WHAT IS REQUIRED
Could you output exactly the lines from the one containing "adders and majority gates | 4.72" through the end of the records below, and nothing more?

Saved data entries
•••••
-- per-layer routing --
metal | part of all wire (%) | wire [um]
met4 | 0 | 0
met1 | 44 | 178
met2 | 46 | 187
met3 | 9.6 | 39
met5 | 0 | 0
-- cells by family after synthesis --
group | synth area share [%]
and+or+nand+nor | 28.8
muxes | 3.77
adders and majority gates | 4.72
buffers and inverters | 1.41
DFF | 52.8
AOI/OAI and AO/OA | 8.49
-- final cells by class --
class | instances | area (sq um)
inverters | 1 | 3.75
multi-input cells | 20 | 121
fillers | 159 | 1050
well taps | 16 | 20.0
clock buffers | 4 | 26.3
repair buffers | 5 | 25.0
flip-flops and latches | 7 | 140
•••••
WRITTEN SOLUTION
adders and majority gates | 4.72
buffers and inverters | 1.41
DFF | 52.8
AOI/OAI and AO/OA | 8.49
-- final cells by class --
class | instances | area (sq um)
inverters | 1 | 3.75
multi-input cells | 20 | 121
fillers | 159 | 1050
well taps | 16 | 20.0
clock buffers | 4 | 26.3
repair buffers | 5 | 25.0
flip-flops and latches | 7 | 140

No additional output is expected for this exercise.